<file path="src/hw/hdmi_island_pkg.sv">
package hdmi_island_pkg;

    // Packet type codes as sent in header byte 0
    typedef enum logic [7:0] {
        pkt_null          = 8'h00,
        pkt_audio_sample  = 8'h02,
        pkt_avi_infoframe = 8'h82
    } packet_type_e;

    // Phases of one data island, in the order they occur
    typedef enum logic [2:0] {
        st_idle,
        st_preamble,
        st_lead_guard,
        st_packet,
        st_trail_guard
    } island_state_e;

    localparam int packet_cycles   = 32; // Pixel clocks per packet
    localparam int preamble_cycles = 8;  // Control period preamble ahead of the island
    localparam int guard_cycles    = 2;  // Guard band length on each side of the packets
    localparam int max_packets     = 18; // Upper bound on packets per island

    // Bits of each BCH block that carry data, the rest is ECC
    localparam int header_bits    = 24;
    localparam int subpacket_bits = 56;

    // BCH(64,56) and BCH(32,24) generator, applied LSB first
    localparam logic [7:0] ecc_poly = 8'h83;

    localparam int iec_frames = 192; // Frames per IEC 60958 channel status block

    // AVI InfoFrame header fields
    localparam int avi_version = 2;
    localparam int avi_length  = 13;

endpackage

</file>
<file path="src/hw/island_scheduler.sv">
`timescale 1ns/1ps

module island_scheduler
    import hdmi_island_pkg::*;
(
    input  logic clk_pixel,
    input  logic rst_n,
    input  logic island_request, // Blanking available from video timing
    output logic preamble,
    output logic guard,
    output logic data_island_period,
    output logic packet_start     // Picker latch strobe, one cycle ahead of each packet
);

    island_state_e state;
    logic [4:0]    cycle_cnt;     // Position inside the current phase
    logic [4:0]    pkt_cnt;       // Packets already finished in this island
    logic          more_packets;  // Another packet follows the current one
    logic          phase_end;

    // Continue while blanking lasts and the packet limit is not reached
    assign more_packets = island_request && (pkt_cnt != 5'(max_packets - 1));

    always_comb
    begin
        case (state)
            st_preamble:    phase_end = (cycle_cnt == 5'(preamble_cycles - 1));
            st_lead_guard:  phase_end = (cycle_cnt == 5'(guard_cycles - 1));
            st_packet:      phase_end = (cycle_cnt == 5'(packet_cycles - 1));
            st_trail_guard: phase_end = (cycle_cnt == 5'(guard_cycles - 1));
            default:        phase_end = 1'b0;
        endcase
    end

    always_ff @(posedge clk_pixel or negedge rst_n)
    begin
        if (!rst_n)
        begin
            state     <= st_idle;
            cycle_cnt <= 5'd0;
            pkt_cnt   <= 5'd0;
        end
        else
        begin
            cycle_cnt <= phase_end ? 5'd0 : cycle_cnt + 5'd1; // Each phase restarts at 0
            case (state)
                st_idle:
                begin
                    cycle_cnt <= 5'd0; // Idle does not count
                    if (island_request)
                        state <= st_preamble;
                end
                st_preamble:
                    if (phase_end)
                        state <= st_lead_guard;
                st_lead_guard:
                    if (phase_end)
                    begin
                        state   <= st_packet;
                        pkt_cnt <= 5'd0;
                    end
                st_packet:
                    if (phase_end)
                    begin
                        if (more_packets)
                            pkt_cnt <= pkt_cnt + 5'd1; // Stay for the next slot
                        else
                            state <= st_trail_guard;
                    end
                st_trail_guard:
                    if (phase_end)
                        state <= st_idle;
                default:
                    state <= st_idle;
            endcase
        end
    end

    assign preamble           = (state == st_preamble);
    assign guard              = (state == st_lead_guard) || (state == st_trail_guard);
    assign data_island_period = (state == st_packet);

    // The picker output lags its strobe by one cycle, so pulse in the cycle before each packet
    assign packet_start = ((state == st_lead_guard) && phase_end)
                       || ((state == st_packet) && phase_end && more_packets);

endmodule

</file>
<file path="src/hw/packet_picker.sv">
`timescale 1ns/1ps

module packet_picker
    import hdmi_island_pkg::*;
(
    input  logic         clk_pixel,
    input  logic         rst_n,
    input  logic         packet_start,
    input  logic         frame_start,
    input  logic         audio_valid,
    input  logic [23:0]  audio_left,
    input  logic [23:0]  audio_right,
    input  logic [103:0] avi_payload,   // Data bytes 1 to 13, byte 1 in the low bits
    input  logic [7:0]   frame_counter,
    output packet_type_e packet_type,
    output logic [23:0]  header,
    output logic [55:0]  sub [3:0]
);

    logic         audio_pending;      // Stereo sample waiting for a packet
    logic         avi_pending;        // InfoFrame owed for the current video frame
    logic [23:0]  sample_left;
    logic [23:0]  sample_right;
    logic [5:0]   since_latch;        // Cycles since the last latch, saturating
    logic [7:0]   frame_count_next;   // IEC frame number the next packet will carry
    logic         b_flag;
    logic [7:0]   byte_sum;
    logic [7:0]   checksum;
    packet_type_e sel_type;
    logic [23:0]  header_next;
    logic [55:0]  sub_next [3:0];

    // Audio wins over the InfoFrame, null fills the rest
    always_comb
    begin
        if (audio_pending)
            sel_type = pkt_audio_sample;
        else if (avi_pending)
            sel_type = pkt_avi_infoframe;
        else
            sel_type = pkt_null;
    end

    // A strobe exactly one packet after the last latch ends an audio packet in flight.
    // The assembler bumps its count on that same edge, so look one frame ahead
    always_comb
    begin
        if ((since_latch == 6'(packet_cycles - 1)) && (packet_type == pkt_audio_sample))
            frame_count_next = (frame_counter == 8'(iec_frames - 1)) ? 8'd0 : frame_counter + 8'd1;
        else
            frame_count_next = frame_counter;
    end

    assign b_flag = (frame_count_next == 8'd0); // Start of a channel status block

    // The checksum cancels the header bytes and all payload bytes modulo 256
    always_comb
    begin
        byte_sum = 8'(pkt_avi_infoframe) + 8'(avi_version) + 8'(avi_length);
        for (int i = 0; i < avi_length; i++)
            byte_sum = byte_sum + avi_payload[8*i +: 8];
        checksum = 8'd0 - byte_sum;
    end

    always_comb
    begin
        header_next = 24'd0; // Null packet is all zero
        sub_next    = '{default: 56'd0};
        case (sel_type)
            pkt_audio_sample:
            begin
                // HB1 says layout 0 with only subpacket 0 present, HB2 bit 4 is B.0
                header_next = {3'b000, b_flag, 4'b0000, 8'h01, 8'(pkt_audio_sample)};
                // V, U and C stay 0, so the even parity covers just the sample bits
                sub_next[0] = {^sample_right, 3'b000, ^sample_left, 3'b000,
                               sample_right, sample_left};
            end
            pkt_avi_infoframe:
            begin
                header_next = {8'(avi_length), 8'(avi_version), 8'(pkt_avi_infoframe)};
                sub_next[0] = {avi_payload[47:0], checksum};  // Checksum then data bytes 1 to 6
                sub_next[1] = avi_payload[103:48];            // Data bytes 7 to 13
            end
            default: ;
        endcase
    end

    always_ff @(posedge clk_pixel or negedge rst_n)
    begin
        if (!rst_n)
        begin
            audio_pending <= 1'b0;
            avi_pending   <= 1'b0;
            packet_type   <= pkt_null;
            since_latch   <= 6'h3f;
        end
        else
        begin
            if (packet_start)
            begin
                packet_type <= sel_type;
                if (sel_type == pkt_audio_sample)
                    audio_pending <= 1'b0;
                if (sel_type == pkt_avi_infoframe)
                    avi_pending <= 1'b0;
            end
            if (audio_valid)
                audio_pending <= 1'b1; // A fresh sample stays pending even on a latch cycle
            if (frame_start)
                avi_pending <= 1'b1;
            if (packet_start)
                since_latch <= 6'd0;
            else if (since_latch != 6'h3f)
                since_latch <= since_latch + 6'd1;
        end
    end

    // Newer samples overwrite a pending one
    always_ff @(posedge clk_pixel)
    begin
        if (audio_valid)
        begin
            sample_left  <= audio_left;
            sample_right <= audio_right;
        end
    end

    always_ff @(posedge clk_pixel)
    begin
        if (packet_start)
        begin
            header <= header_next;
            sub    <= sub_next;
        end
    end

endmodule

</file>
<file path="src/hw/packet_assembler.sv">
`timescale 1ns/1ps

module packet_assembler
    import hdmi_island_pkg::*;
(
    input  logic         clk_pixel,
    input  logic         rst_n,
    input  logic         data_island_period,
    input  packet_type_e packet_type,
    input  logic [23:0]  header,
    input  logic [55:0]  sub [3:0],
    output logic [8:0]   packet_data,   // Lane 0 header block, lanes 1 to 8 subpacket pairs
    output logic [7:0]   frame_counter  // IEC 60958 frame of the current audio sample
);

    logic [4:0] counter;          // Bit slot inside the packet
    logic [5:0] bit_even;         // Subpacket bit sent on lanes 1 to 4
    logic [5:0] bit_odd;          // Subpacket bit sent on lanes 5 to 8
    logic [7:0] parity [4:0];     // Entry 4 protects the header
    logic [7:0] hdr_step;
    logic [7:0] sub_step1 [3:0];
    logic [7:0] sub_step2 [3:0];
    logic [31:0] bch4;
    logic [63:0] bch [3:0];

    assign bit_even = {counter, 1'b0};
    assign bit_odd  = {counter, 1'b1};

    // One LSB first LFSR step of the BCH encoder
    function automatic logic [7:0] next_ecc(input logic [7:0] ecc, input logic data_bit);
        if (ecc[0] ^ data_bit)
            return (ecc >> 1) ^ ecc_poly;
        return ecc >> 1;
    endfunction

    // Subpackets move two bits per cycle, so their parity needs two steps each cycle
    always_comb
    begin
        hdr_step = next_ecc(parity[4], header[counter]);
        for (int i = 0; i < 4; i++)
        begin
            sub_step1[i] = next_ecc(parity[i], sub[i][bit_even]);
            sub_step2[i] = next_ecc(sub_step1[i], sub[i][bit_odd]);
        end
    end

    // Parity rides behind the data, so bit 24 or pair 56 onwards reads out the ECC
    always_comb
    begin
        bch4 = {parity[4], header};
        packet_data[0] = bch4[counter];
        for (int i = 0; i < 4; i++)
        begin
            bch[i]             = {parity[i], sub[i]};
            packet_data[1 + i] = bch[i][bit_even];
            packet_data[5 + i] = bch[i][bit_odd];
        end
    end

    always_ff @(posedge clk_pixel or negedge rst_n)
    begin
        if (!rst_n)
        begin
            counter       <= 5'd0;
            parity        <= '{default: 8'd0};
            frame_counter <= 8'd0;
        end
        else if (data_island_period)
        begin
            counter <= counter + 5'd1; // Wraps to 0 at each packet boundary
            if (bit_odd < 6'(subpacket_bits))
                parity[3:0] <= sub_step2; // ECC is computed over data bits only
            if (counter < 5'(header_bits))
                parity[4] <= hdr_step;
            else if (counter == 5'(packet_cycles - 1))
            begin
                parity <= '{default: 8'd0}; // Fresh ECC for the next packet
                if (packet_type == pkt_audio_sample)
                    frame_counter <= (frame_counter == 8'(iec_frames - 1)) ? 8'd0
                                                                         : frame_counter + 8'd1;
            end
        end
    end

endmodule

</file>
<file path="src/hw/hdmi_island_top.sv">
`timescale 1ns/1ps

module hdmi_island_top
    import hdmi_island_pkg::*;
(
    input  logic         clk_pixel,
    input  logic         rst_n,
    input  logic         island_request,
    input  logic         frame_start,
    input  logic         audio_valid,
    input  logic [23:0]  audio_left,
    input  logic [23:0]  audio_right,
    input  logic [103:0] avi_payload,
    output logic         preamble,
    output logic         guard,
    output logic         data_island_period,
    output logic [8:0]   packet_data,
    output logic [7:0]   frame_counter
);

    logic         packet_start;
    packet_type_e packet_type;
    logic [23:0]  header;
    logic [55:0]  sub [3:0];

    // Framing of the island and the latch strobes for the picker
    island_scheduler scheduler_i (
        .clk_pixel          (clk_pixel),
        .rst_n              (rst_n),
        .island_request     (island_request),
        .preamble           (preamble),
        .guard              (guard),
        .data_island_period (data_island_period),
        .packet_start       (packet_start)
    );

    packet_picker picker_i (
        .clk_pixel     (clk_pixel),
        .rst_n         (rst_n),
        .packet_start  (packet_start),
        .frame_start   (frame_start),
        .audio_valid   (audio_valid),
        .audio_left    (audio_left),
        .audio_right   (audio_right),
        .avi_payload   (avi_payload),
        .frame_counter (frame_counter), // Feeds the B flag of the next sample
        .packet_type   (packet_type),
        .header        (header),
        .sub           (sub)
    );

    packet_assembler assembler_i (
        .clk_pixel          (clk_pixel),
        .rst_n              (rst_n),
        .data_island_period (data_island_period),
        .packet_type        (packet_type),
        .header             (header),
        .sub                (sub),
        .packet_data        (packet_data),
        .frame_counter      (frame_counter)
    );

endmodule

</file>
+++
◆ **EXERCISE OBJECTIVE**: Starting with the first line above and ending with the line that holds "order they occur", restate each line word for word and add nothing else.

◆ **ANSWER SPACE**:
<file path="src/hw/hdmi_island_pkg.sv">
package hdmi_island_pkg;

    // Packet type codes as sent in header byte 0
    typedef enum logic [7:0] {
        pkt_null          = 8'h00,
        pkt_audio_sample  = 8'h02,
        pkt_avi_infoframe = 8'h82
    } packet_type_e;

    // Phases of one data island, in the order they occur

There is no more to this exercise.